Goodyear Yellow Pine Co. v. Mitchell

Decision Date02 October 1933
Docket Number30693
Citation168 Miss. 152,149 So. 792
CourtMississippi Supreme Court
PartiesGOODYEAR YELLOW PINE CO. v. MITCHELL

Division B

Suggestion Of Error Overruled November 27, 1933.

APPEAL from circuit court of Pearl River county HON. J. Q. LANGSTON Judge.

Action by Harvey Mitchell against the Goodyear Yellow Pine Company. Judgment for plaintiff, and defendant appeals. Affirmed.

Affirmed.
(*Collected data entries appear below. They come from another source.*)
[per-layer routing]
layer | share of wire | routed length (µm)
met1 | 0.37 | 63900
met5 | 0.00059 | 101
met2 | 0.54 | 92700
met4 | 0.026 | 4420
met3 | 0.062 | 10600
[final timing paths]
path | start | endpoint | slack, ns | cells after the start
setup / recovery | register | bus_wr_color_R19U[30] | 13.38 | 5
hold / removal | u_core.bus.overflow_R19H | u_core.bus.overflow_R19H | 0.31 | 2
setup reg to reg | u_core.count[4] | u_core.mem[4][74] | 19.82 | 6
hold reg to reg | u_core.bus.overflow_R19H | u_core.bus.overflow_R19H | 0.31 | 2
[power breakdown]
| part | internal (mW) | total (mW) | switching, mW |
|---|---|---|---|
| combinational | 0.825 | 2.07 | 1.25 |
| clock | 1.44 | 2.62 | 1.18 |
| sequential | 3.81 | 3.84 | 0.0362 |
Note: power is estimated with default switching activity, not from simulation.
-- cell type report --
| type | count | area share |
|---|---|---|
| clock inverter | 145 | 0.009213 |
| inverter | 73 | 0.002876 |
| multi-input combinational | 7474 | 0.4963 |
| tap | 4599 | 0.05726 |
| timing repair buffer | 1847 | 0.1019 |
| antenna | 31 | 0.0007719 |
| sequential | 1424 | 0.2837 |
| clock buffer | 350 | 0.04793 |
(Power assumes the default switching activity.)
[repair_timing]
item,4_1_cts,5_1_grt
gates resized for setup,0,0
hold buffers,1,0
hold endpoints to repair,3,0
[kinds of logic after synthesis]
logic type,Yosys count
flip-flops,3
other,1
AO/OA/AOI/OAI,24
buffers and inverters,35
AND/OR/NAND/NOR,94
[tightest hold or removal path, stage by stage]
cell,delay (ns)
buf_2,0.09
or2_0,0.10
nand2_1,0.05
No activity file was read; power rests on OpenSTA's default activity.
### src/flat_wrapper.sv
// flat-port wrapper written by rule: the top's interface ports become plain ports
module pipeline_hazard_ctrl_flat 
#(
  parameter int REG_W       = 5,
  parameter int CNT_W       = 16,
  parameter int MEM_TIMEOUT = 15
)
  (clk, rst, bus_id_rs, bus_id_rt, bus_id_no_rs, bus_id_no_rt, bus_id_redirect, bus_ex_mem_to_reg, bus_ex_reg_wr, bus_ex_wrt_dst, bus_mem_mem_to_reg, bus_mem_mem_wr, bus_dmem_ready, bus_dmem_req, bus_pc_en, bus_ifid_en, bus_ifid_flush, bus_idex_en, bus_idex_bubble, bus_exmem_en, bus_memwb_bubble, bus_busy_err, bus_stall_count);
  pipeline_hazard_ctrl_if #(.REG_W(REG_W), .CNT_W(CNT_W)) bus_i ();
  input  logic clk;
  input  logic rst;
  input wire logic [$bits(bus_i.id_rs)-1:0] bus_id_rs;
  input wire logic [$bits(bus_i.id_rt)-1:0] bus_id_rt;
  input wire logic [$bits(bus_i.id_no_rs)-1:0] bus_id_no_rs;
  input wire logic [$bits(bus_i.id_no_rt)-1:0] bus_id_no_rt;
  input wire logic [$bits(bus_i.id_redirect)-1:0] bus_id_redirect;
  input wire logic [$bits(bus_i.ex_mem_to_reg)-1:0] bus_ex_mem_to_reg;
  input wire logic [$bits(bus_i.ex_reg_wr)-1:0] bus_ex_reg_wr;
  input wire logic [$bits(bus_i.ex_wrt_dst)-1:0] bus_ex_wrt_dst;
  input wire logic [$bits(bus_i.mem_mem_to_reg)-1:0] bus_mem_mem_to_reg;
  input wire logic [$bits(bus_i.mem_mem_wr)-1:0] bus_mem_mem_wr;
  input wire logic [$bits(bus_i.dmem_ready)-1:0] bus_dmem_ready;
  output wire logic [$bits(bus_i.dmem_req)-1:0] bus_dmem_req;
  output wire logic [$bits(bus_i.pc_en)-1:0] bus_pc_en;
  output wire logic [$bits(bus_i.ifid_en)-1:0] bus_ifid_en;
  output wire logic [$bits(bus_i.ifid_flush)-1:0] bus_ifid_flush;
  output wire logic [$bits(bus_i.idex_en)-1:0] bus_idex_en;
  output wire logic [$bits(bus_i.idex_bubble)-1:0] bus_idex_bubble;
  output wire logic [$bits(bus_i.exmem_en)-1:0] bus_exmem_en;
  output wire logic [$bits(bus_i.memwb_bubble)-1:0] bus_memwb_bubble;
  output wire logic [$bits(bus_i.busy_err)-1:0] bus_busy_err;
  output wire logic [$bits(bus_i.stall_count)-1:0] bus_stall_count;
  assign bus_i.id_rs = bus_id_rs;
  assign bus_i.id_rt = bus_id_rt;
  assign bus_i.id_no_rs = bus_id_no_rs;
  assign bus_i.id_no_rt = bus_id_no_rt;
  assign bus_i.id_redirect = bus_id_redirect;
  assign bus_i.ex_mem_to_reg = bus_ex_mem_to_reg;
  assign bus_i.ex_reg_wr = bus_ex_reg_wr;
  assign bus_i.ex_wrt_dst = bus_ex_wrt_dst;
  assign bus_i.mem_mem_to_reg = bus_mem_mem_to_reg;
  assign bus_i.mem_mem_wr = bus_mem_mem_wr;
  assign bus_i.dmem_ready = bus_dmem_ready;
  assign bus_dmem_req = bus_i.dmem_req;
  assign bus_pc_en = bus_i.pc_en;
  assign bus_ifid_en = bus_i.ifid_en;
  assign bus_ifid_flush = bus_i.ifid_flush;
  assign bus_idex_en = bus_i.idex_en;
  assign bus_idex_bubble = bus_i.idex_bubble;
  assign bus_exmem_en = bus_i.exmem_en;
  assign bus_memwb_bubble = bus_i.memwb_bubble;
  assign bus_busy_err = bus_i.busy_err;
  assign bus_stall_count = bus_i.stall_count;
  pipeline_hazard_ctrl #(.REG_W(REG_W), .CNT_W(CNT_W), .MEM_TIMEOUT(MEM_TIMEOUT)) u_core (.clk(clk), .rst(rst), .bus(bus_i));
endmodule
**config.mk**
```make
export PLATFORM = sky130hd
export DESIGN_NAME = occ_request_issuer
export DESIGN_NICKNAME = d
export VERILOG_FILES = /design/src/rtl/occ_request_issuer.sv
export SDC_FILE = /design/constraint.sdc
export NUM_CORES = 1
export LEC_CHECK = 0
export CAP_MARGIN = 20
export CORE_UTILIZATION = 50
export CTS_BUF_LIST = sky130_fd_sc_hd__clkbuf_16
export CTS_CLUSTER_DIAMETER = 80
export DETAILED_ROUTE_END_ITERATION = 6
export DONT_BUFFER_PORTS = 1
export GPL_TIMING_DRIVEN = 0
export REMOVE_ABC_BUFFERS = 1
export SYNTH_ARGS = -nofsm -noshare
export SYNTH_HDL_FRONTEND = slang
export SYNTH_SLANG_ARGS = --single-unit
```
**constraint.sdc**
```tcl
create_clock -name Clk_32UI -period 8.6 [get_ports Clk_32UI]
set_clock_uncertainty 0.1 [all_clocks]
set_input_delay 1.72 -clock Clk_32UI [delete_from_list [all_inputs] [get_ports Clk_32UI]]
set_output_delay 1.72 -clock Clk_32UI [all_outputs]
set_load 0.02 [all_outputs]
```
Overruled.

Parker & Shivers, of Poplarville, and Stevens & Heidelberg, of Hattiesburg, for appellant.

The master is not liable for injury caused by overexertion or overstrain.

Our court has heretofore held that the master is not liable to an employee for overexerting or overstraining himself, or misjudging his own lifting capacity.

Batson-Hatten Lbr. Co. v. Thames, 147 Miss. 794, 114 So. 25.

It is the general rule that a servant is the best judge of his own physical strength and in the absence of coercion compelling him to overtax that strength, it is his duty not to overtax it.

Williams v. Kentucky River Power Co., 179 Ky. 577, 200 S.W. 946, 10 A. L. R. 1396; Hunter v. Busy Bee Candy Co., 307 Mo. 656, 261 S.W. 800.

In this state, just as at common law, the servant still assumes all of the usual and ordinary dangers and hazards attendant upon and incident to his employment.

Vehicle Woodstock Co. v. Bowles, 158 Miss. 346, 128 So. 99.

When the courts refer to the danger of overexertion or overstraining being one of the risks assumed by the employee, they are referring to one of the usual and ordinary risks of the employment and not to one of the dangers caused by the negligence of the master.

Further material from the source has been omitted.